BEGIN Data to examine

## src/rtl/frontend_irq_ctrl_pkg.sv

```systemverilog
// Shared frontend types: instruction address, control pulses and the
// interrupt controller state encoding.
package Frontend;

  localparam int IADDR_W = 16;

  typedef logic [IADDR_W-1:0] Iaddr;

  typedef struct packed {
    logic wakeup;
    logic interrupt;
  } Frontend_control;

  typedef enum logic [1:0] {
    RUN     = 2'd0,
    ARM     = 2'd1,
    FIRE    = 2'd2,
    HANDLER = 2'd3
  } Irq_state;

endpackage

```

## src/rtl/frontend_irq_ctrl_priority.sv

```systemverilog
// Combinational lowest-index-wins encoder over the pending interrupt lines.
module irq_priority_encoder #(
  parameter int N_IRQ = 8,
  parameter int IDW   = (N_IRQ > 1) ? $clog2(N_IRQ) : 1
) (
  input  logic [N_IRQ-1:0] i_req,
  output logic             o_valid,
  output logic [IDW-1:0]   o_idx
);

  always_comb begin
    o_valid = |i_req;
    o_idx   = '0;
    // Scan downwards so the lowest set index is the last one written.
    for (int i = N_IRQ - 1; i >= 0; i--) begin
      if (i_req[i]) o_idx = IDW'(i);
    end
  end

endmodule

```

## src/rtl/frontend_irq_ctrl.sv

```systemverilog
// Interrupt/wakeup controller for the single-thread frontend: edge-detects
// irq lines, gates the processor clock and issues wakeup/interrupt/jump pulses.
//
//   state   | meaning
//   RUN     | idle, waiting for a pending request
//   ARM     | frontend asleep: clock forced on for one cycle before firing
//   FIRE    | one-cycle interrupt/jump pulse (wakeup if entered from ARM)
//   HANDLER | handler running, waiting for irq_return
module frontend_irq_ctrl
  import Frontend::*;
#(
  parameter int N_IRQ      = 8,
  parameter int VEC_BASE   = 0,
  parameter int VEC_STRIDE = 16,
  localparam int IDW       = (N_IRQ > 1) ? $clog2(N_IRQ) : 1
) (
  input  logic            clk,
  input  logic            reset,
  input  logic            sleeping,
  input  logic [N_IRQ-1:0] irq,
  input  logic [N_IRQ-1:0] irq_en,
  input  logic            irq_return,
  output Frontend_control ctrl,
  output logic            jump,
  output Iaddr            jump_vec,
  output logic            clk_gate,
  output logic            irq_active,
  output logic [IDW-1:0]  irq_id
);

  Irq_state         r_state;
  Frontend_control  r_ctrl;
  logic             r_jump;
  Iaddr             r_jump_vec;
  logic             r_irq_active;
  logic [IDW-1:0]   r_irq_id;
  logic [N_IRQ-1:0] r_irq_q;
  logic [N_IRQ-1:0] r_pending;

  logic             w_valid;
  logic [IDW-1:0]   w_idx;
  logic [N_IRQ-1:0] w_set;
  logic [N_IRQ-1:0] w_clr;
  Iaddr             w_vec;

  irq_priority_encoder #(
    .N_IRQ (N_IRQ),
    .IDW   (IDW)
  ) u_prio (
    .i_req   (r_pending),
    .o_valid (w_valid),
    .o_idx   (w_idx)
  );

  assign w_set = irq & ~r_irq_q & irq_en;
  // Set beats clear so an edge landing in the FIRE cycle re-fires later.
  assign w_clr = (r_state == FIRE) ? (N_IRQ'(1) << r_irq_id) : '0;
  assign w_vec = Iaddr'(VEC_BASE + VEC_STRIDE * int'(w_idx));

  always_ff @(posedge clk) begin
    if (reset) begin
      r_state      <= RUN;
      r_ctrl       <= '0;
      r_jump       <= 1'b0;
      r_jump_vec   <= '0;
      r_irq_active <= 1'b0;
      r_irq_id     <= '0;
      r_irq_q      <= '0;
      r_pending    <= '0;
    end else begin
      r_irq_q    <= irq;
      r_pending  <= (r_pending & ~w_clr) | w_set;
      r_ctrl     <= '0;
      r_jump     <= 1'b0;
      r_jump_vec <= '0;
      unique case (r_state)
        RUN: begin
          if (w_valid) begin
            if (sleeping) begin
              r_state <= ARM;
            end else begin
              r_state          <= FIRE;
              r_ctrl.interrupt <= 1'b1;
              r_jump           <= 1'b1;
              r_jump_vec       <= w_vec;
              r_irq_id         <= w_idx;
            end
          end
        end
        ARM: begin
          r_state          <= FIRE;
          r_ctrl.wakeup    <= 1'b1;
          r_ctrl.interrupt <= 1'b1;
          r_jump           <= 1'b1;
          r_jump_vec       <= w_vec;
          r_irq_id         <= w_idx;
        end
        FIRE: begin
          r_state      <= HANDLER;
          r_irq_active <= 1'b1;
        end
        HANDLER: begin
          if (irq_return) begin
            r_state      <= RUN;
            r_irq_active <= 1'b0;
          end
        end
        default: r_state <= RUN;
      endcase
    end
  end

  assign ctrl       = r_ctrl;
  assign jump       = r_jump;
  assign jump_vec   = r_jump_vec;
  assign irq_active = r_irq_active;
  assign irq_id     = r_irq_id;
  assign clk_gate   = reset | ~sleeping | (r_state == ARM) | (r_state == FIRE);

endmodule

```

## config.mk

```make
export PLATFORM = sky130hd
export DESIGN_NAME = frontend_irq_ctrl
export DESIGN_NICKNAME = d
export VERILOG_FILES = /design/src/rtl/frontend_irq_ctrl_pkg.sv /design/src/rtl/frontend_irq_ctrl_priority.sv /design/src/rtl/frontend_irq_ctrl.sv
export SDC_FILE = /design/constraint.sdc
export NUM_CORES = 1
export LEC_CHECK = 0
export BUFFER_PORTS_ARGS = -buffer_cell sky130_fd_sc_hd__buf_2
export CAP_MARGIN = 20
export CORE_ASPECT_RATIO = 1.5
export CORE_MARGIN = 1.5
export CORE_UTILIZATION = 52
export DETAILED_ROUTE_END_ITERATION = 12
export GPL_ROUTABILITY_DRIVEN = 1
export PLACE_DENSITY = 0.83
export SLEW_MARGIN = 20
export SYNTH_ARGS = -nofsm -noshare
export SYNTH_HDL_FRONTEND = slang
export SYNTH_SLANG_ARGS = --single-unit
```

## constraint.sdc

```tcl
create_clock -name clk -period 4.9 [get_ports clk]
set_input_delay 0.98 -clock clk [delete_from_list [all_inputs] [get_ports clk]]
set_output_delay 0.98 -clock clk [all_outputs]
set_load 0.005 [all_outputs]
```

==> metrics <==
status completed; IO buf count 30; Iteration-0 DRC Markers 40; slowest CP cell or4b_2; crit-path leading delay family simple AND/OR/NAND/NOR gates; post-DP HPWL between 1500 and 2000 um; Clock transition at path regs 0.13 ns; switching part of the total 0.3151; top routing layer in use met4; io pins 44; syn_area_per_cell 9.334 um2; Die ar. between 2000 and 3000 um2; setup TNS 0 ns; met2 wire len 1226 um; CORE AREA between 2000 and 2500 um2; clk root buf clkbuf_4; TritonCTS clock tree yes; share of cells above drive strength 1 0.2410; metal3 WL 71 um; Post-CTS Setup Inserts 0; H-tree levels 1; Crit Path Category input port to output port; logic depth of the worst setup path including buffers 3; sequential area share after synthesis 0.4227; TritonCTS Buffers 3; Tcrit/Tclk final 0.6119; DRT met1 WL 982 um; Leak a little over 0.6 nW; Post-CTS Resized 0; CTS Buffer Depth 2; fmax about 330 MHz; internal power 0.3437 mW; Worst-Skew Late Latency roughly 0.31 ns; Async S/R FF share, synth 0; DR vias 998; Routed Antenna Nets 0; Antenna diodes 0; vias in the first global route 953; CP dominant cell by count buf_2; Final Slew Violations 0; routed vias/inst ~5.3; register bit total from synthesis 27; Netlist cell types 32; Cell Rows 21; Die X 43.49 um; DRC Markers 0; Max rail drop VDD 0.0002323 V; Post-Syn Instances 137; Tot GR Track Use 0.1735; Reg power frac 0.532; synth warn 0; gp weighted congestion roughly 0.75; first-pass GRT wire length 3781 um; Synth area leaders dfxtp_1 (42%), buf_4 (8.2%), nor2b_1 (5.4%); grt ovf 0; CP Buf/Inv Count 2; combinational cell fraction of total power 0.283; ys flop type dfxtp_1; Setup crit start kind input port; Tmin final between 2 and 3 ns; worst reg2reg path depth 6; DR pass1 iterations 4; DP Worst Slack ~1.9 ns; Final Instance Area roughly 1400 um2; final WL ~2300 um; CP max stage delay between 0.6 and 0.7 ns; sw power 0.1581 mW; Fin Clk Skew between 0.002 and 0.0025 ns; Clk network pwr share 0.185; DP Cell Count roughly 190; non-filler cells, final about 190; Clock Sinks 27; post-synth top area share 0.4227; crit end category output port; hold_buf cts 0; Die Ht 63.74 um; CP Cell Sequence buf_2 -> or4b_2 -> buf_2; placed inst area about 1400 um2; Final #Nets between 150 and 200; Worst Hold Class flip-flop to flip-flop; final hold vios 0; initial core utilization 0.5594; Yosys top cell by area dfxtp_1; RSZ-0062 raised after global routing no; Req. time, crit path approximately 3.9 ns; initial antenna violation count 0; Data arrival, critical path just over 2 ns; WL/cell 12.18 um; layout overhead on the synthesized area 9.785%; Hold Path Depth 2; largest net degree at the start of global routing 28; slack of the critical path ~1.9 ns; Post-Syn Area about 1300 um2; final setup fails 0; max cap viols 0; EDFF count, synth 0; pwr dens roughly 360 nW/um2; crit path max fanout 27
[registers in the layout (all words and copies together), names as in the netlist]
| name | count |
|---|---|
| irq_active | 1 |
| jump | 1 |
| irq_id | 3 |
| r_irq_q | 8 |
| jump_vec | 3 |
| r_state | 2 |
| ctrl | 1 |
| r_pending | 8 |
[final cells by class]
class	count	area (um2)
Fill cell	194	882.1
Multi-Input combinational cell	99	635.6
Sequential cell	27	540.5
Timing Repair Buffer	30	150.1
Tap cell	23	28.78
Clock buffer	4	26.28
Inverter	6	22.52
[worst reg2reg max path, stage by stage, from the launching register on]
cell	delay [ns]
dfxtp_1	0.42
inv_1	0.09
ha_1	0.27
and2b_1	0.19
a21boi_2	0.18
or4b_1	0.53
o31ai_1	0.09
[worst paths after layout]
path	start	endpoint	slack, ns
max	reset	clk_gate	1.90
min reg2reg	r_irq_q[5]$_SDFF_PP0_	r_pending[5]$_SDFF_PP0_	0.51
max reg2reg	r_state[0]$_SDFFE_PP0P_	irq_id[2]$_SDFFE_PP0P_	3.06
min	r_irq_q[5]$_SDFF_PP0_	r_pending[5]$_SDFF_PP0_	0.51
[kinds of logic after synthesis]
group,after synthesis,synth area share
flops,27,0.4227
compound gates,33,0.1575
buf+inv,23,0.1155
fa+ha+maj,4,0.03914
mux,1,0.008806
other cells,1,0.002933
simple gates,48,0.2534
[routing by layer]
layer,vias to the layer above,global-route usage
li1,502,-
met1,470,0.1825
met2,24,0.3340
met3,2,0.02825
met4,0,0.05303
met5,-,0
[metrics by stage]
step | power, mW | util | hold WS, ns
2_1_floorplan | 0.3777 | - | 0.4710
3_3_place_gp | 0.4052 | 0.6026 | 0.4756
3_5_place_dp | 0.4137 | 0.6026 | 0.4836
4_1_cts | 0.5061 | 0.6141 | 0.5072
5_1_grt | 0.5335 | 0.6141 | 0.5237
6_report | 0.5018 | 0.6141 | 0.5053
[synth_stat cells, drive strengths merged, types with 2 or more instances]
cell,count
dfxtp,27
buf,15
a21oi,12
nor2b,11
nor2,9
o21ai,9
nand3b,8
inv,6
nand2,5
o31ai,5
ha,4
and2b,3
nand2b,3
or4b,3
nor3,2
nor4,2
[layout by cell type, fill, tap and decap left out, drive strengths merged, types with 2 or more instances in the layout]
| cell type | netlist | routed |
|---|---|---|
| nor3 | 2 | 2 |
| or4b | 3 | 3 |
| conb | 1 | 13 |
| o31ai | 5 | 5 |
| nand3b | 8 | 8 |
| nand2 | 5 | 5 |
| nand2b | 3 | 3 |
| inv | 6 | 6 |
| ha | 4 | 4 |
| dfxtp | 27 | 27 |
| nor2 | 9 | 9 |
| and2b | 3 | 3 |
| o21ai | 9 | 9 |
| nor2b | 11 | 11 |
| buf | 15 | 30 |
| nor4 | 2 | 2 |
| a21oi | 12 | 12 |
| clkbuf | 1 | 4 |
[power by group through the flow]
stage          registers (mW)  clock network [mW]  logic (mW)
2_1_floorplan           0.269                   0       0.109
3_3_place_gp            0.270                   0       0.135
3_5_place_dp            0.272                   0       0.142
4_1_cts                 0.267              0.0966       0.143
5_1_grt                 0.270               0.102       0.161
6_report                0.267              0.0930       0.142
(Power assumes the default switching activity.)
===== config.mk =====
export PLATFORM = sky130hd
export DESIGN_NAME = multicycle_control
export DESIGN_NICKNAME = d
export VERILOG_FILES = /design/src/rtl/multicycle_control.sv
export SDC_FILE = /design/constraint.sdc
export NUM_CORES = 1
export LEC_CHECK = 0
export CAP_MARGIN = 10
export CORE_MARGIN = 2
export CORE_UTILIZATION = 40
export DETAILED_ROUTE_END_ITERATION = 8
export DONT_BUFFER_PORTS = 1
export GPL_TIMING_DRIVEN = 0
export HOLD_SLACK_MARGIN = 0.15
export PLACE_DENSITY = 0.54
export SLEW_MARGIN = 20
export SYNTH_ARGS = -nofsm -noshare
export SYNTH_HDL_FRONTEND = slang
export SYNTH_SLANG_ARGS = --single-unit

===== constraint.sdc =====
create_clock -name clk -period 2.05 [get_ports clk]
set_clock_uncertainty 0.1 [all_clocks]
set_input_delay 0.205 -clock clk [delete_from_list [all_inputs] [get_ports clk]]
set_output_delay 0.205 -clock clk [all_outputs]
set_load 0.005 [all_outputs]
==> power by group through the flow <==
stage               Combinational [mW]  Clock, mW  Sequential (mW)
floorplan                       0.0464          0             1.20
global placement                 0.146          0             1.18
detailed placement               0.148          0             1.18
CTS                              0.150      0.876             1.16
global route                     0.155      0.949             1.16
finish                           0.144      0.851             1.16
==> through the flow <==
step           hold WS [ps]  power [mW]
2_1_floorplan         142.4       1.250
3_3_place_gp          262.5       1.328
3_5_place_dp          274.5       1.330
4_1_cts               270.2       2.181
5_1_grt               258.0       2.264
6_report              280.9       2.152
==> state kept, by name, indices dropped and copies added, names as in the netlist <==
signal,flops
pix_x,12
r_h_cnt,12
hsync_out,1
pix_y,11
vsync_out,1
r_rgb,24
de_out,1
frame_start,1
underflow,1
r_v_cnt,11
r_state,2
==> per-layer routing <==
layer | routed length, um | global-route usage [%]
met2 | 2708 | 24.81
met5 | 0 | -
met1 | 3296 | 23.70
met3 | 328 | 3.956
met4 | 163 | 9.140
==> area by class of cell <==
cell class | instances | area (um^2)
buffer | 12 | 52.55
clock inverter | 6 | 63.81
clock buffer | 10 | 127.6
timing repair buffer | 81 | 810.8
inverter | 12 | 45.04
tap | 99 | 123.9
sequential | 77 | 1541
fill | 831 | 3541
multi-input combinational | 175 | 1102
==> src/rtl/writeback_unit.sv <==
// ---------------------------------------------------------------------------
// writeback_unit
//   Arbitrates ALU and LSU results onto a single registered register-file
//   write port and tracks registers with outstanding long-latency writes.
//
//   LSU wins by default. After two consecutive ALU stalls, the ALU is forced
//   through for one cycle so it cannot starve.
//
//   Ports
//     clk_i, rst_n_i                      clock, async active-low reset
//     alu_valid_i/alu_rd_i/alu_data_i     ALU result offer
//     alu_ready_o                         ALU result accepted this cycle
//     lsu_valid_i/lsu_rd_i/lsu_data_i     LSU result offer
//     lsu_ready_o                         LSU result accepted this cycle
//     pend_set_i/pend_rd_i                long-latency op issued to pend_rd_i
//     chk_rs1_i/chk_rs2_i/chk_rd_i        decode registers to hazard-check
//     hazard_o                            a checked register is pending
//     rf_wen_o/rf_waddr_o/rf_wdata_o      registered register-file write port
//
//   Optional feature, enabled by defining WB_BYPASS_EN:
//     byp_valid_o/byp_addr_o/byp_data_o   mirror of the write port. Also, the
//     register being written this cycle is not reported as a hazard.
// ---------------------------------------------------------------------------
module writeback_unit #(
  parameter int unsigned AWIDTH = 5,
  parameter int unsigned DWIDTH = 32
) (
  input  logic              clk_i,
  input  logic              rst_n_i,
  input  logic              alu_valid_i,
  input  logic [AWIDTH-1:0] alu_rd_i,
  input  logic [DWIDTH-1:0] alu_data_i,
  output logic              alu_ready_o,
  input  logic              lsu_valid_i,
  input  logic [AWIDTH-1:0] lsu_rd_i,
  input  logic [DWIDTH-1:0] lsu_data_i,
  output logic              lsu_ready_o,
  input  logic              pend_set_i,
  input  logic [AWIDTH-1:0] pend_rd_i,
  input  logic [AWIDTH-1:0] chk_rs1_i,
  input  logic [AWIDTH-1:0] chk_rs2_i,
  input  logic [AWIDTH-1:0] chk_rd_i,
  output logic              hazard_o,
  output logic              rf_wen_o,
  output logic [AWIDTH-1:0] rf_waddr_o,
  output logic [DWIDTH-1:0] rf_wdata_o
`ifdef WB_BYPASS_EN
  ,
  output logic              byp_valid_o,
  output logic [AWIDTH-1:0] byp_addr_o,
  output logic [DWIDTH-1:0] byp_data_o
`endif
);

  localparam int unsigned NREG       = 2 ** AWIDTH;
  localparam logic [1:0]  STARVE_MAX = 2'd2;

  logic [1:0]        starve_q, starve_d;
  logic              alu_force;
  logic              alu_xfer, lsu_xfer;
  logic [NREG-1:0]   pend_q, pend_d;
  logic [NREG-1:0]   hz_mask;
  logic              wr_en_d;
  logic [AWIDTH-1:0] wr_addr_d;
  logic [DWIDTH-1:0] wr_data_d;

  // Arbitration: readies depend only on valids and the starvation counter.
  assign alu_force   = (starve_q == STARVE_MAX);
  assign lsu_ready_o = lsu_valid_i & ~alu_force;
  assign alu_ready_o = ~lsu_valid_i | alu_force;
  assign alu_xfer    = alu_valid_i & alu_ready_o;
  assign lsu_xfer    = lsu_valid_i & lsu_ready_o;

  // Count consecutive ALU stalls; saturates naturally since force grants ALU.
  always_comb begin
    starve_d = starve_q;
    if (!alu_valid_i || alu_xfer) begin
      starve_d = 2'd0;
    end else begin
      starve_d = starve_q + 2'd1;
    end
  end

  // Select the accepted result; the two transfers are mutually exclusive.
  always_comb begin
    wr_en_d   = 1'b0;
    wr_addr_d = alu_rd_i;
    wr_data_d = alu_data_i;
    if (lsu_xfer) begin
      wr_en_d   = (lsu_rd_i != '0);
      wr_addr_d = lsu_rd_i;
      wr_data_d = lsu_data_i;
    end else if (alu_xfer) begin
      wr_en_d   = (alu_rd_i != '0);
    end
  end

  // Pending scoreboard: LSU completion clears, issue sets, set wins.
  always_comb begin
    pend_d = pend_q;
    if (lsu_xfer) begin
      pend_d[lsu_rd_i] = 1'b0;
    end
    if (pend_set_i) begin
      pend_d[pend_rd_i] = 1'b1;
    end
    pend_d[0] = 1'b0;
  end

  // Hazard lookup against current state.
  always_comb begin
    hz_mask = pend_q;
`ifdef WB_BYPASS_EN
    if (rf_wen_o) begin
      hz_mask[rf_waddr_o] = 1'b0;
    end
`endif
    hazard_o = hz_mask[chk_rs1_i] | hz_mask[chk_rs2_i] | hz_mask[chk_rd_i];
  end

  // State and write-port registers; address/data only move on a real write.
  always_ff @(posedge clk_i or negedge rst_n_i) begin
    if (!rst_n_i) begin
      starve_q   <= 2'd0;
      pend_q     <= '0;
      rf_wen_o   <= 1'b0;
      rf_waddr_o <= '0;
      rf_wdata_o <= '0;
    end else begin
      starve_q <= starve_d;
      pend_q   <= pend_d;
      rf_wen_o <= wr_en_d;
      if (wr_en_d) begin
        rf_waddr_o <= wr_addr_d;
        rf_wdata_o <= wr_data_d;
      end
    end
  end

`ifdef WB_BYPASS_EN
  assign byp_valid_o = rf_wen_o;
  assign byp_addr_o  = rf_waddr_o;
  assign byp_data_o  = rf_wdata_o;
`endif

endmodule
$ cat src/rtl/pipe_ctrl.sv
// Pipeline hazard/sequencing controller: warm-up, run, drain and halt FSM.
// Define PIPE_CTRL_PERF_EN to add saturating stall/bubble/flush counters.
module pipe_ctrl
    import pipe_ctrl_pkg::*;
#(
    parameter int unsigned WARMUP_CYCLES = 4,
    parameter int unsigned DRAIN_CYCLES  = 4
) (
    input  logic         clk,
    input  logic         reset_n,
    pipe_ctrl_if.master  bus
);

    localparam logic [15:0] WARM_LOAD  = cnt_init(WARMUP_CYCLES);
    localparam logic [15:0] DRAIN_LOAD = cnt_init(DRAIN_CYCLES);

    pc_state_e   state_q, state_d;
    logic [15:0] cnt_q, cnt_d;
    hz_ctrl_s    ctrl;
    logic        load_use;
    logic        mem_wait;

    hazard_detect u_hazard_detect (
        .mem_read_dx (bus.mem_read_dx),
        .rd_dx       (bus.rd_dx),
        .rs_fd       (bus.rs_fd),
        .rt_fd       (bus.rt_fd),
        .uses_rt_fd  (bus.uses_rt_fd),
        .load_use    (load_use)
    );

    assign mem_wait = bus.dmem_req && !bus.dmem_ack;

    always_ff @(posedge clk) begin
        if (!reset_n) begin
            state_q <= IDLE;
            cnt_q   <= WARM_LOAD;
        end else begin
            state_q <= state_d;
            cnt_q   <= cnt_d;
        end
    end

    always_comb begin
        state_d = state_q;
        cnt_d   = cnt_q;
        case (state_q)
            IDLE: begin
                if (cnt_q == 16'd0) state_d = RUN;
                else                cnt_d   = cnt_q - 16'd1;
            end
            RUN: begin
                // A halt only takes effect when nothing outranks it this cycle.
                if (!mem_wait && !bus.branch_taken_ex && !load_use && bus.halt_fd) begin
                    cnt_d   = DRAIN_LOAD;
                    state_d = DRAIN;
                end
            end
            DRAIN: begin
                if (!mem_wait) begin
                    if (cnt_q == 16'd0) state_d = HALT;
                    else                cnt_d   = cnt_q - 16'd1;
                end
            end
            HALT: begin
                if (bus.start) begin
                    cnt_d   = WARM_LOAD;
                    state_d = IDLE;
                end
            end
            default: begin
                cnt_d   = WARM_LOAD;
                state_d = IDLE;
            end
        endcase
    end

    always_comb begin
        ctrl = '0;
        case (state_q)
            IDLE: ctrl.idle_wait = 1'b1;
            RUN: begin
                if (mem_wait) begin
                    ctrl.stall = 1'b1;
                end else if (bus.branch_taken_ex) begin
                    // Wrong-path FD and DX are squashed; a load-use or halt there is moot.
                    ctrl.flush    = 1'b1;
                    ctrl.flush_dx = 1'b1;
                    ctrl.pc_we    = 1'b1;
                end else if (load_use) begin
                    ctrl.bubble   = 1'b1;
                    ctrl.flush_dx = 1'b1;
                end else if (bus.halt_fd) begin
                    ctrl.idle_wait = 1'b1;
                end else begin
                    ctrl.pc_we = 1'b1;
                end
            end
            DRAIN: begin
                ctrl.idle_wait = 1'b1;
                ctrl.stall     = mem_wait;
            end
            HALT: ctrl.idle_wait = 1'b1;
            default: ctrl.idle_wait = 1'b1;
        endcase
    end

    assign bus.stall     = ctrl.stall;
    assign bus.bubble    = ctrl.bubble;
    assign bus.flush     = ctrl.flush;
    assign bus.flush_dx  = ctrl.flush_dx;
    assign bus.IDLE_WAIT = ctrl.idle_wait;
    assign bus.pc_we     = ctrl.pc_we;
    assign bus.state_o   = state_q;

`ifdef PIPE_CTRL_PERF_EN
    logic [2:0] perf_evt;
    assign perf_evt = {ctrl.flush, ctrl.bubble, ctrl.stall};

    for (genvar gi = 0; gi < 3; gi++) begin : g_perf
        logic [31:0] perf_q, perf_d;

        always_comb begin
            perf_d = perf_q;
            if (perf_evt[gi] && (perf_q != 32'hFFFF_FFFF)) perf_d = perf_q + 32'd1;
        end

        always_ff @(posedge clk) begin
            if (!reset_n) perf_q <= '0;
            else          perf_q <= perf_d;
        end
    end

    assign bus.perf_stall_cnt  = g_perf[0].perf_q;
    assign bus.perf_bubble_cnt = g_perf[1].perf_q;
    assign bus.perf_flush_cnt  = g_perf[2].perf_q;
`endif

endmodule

END Data to examine

The task:
Print, exactly as written, the first line of the records above and each line after it until the line with "## src/rtl/frontend_irq_ctrl_priority.sv", which is printed too.

Exercise answer:
## src/rtl/frontend_irq_ctrl_pkg.sv

```systemverilog
// Shared frontend types: instruction address, control pulses and the
// interrupt controller state encoding.
package Frontend;

  localparam int IADDR_W = 16;

  typedef logic [IADDR_W-1:0] Iaddr;

  typedef struct packed {
    logic wakeup;
    logic interrupt;
  } Frontend_control;

  typedef enum logic [1:0] {
    RUN     = 2'd0,
    ARM     = 2'd1,
    FIRE    = 2'd2,
    HANDLER = 2'd3
  } Irq_state;

endpackage

```

## src/rtl/frontend_irq_ctrl_priority.sv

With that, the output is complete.